━━ TASK DATA ━━

$ cat config.mk
export PLATFORM = sky130hd
export DESIGN_NAME = frame_select
export DESIGN_NICKNAME = d
export VERILOG_FILES = /design/src/axi_pkg.sv /design/src/frame_pkg.sv /design/src/frame_select.sv
export VERILOG_INCLUDE_DIRS = /design/src
export SDC_FILE = /design/constraint.sdc
export NUM_CORES = 1
export LEC_CHECK = 0
export BUFFER_PORTS_ARGS = -buffer_cell sky130_fd_sc_hd__buf_2
export CORE_MARGIN = 2
export CORE_UTILIZATION = 30
export DETAILED_ROUTE_END_ITERATION = 7
export PLACE_DENSITY_LB_ADDON = 0.15
export SLEW_MARGIN = 20
export SYNTH_ARGS = -nofsm -noshare
export SYNTH_HDL_FRONTEND = slang
export SYNTH_SLANG_ARGS = --single-unit
$ cat constraint.sdc
create_clock -name M_AXI_ACLK -period 7.66 [get_ports M_AXI_ACLK]
set_input_delay 1.532 -clock M_AXI_ACLK [delete_from_list [all_inputs] [get_ports M_AXI_ACLK]]
set_output_delay 1.532 -clock M_AXI_ACLK [all_outputs]
set_load 0.005 [all_outputs]
<file path="config.mk">
export PLATFORM = sky130hd
export DESIGN_NAME = burst_reader
export DESIGN_NICKNAME = d
export VERILOG_FILES = /design/src/axi_pkg.sv /design/src/frame_pkg.sv /design/src/burst_reader.sv
export VERILOG_INCLUDE_DIRS = /design/src
export SDC_FILE = /design/constraint.sdc
export NUM_CORES = 1
export LEC_CHECK = 0
export BUFFER_PORTS_ARGS = -buffer_cell sky130_fd_sc_hd__buf_2
export CORE_ASPECT_RATIO = 0.7
export CORE_MARGIN = 4
export CORE_UTILIZATION = 47
export CTS_BUF_LIST = sky130_fd_sc_hd__clkbuf_16
export DETAILED_ROUTE_END_ITERATION = 16
export PLACE_DENSITY = 0.95
export SYNTH_ARGS = -nofsm -noshare
export SYNTH_HDL_FRONTEND = slang
export SYNTH_SLANG_ARGS = --single-unit
export TNS_END_PERCENT = 50
</file>
<file path="constraint.sdc">
create_clock -name M_AXI_ACLK -period 6.6 [get_ports M_AXI_ACLK]
set_input_delay 0.66 -clock M_AXI_ACLK [delete_from_list [all_inputs] [get_ports M_AXI_ACLK]]
set_output_delay 0.66 -clock M_AXI_ACLK [all_outputs]
set_load 0.05 [all_outputs]
</file>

━━━

### INSTRUCTIONS TO FOLLOW
Reprint the listing above. Keep every line exactly as it is.

### ANSWER TO THE PROBLEM
$ cat config.mk
export PLATFORM = sky130hd
export DESIGN_NAME = frame_select
export DESIGN_NICKNAME = d
export VERILOG_FILES = /design/src/axi_pkg.sv /design/src/frame_pkg.sv /design/src/frame_select.sv
export VERILOG_INCLUDE_DIRS = /design/src
export SDC_FILE = /design/constraint.sdc
export NUM_CORES = 1
export LEC_CHECK = 0
export BUFFER_PORTS_ARGS = -buffer_cell sky130_fd_sc_hd__buf_2
export CORE_MARGIN = 2
export CORE_UTILIZATION = 30
export DETAILED_ROUTE_END_ITERATION = 7
export PLACE_DENSITY_LB_ADDON = 0.15
export SLEW_MARGIN = 20
export SYNTH_ARGS = -nofsm -noshare
export SYNTH_HDL_FRONTEND = slang
export SYNTH_SLANG_ARGS = --single-unit
$ cat constraint.sdc
create_clock -name M_AXI_ACLK -period 7.66 [get_ports M_AXI_ACLK]
set_input_delay 1.532 -clock M_AXI_ACLK [delete_from_list [all_inputs] [get_ports M_AXI_ACLK]]
set_output_delay 1.532 -clock M_AXI_ACLK [all_outputs]
set_load 0.005 [all_outputs]
<file path="config.mk">
export PLATFORM = sky130hd
export DESIGN_NAME = burst_reader
export DESIGN_NICKNAME = d
export VERILOG_FILES = /design/src/axi_pkg.sv /design/src/frame_pkg.sv /design/src/burst_reader.sv
export VERILOG_INCLUDE_DIRS = /design/src
export SDC_FILE = /design/constraint.sdc
export NUM_CORES = 1
export LEC_CHECK = 0
export BUFFER_PORTS_ARGS = -buffer_cell sky130_fd_sc_hd__buf_2
export CORE_ASPECT_RATIO = 0.7
export CORE_MARGIN = 4
export CORE_UTILIZATION = 47
export CTS_BUF_LIST = sky130_fd_sc_hd__clkbuf_16
export DETAILED_ROUTE_END_ITERATION = 16
export PLACE_DENSITY = 0.95
export SYNTH_ARGS = -nofsm -noshare
export SYNTH_HDL_FRONTEND = slang
export SYNTH_SLANG_ARGS = --single-unit
export TNS_END_PERCENT = 50
</file>
<file path="constraint.sdc">
create_clock -name M_AXI_ACLK -period 6.6 [get_ports M_AXI_ACLK]
set_input_delay 0.66 -clock M_AXI_ACLK [delete_from_list [all_inputs] [get_ports M_AXI_ACLK]]
set_output_delay 0.66 -clock M_AXI_ACLK [all_outputs]
set_load 0.05 [all_outputs]
</file>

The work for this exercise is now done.